**TASK TO CARRY OUT:**
The complete listing should be restated exactly.
★ ★ ★ ★ ★ ★ ★
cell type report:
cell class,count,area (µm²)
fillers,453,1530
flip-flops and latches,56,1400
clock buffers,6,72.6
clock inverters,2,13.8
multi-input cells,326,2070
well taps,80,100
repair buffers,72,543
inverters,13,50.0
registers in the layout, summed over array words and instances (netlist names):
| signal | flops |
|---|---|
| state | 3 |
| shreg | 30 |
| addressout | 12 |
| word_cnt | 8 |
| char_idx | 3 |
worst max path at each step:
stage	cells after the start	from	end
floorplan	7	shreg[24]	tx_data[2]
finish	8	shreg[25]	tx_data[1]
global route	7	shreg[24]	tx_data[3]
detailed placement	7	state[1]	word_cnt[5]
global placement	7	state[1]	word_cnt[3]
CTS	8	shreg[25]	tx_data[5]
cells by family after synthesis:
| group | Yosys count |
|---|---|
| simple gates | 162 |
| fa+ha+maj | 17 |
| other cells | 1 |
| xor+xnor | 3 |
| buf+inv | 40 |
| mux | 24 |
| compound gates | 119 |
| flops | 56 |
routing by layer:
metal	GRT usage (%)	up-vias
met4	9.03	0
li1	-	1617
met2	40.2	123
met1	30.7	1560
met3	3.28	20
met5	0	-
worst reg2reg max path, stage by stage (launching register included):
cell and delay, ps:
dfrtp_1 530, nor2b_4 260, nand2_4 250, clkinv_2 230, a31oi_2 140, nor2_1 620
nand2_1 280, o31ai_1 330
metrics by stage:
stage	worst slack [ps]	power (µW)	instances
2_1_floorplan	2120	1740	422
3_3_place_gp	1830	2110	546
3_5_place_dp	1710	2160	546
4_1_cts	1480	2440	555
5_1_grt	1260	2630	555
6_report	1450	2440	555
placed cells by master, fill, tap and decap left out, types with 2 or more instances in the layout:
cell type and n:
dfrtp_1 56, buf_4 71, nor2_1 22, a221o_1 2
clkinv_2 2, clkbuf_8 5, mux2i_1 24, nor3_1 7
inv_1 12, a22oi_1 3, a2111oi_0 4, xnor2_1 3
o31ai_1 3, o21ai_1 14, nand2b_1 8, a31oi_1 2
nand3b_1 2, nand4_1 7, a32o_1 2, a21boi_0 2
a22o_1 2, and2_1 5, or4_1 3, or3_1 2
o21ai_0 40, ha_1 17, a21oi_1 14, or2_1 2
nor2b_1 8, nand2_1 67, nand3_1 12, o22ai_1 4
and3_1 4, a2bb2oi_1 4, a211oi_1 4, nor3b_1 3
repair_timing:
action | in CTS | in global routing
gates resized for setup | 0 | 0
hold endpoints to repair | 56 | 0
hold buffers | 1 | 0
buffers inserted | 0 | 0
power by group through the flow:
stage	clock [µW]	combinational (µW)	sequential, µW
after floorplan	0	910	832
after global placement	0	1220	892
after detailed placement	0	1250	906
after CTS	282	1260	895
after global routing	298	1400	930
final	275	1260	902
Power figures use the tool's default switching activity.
★ ★ ★ ★ ★ ★ ★
**RESULT FOR THIS EXERCISE:**
cell type report:
cell class,count,area (µm²)
fillers,453,1530
flip-flops and latches,56,1400
clock buffers,6,72.6
clock inverters,2,13.8
multi-input cells,326,2070
well taps,80,100
repair buffers,72,543
inverters,13,50.0
registers in the layout, summed over array words and instances (netlist names):
| signal | flops |
|---|---|
| state | 3 |
| shreg | 30 |
| addressout | 12 |
| word_cnt | 8 |
| char_idx | 3 |
worst max path at each step:
stage	cells after the start	from	end
floorplan	7	shreg[24]	tx_data[2]
finish	8	shreg[25]	tx_data[1]
global route	7	shreg[24]	tx_data[3]
detailed placement	7	state[1]	word_cnt[5]
global placement	7	state[1]	word_cnt[3]
CTS	8	shreg[25]	tx_data[5]
cells by family after synthesis:
| group | Yosys count |
|---|---|
| simple gates | 162 |
| fa+ha+maj | 17 |
| other cells | 1 |
| xor+xnor | 3 |
| buf+inv | 40 |
| mux | 24 |
| compound gates | 119 |
| flops | 56 |
routing by layer:
metal	GRT usage (%)	up-vias
met4	9.03	0
li1	-	1617
met2	40.2	123
met1	30.7	1560
met3	3.28	20
met5	0	-
worst reg2reg max path, stage by stage (launching register included):
cell and delay, ps:
dfrtp_1 530, nor2b_4 260, nand2_4 250, clkinv_2 230, a31oi_2 140, nor2_1 620
nand2_1 280, o31ai_1 330
metrics by stage:
stage	worst slack [ps]	power (µW)	instances
2_1_floorplan	2120	1740	422
3_3_place_gp	1830	2110	546
3_5_place_dp	1710	2160	546
4_1_cts	1480	2440	555
5_1_grt	1260	2630	555
6_report	1450	2440	555
placed cells by master, fill, tap and decap left out, types with 2 or more instances in the layout:
cell type and n:
dfrtp_1 56, buf_4 71, nor2_1 22, a221o_1 2
clkinv_2 2, clkbuf_8 5, mux2i_1 24, nor3_1 7
inv_1 12, a22oi_1 3, a2111oi_0 4, xnor2_1 3
o31ai_1 3, o21ai_1 14, nand2b_1 8, a31oi_1 2
nand3b_1 2, nand4_1 7, a32o_1 2, a21boi_0 2
a22o_1 2, and2_1 5, or4_1 3, or3_1 2
o21ai_0 40, ha_1 17, a21oi_1 14, or2_1 2
nor2b_1 8, nand2_1 67, nand3_1 12, o22ai_1 4
and3_1 4, a2bb2oi_1 4, a211oi_1 4, nor3b_1 3
repair_timing:
action | in CTS | in global routing
gates resized for setup | 0 | 0
hold endpoints to repair | 56 | 0
hold buffers | 1 | 0
buffers inserted | 0 | 0
power by group through the flow:
stage	clock [µW]	combinational (µW)	sequential, µW
after floorplan	0	910	832
after global placement	0	1220	892
after detailed placement	0	1250	906
after CTS	282	1260	895
after global routing	298	1400	930
final	275	1260	902
Power figures use the tool's default switching activity.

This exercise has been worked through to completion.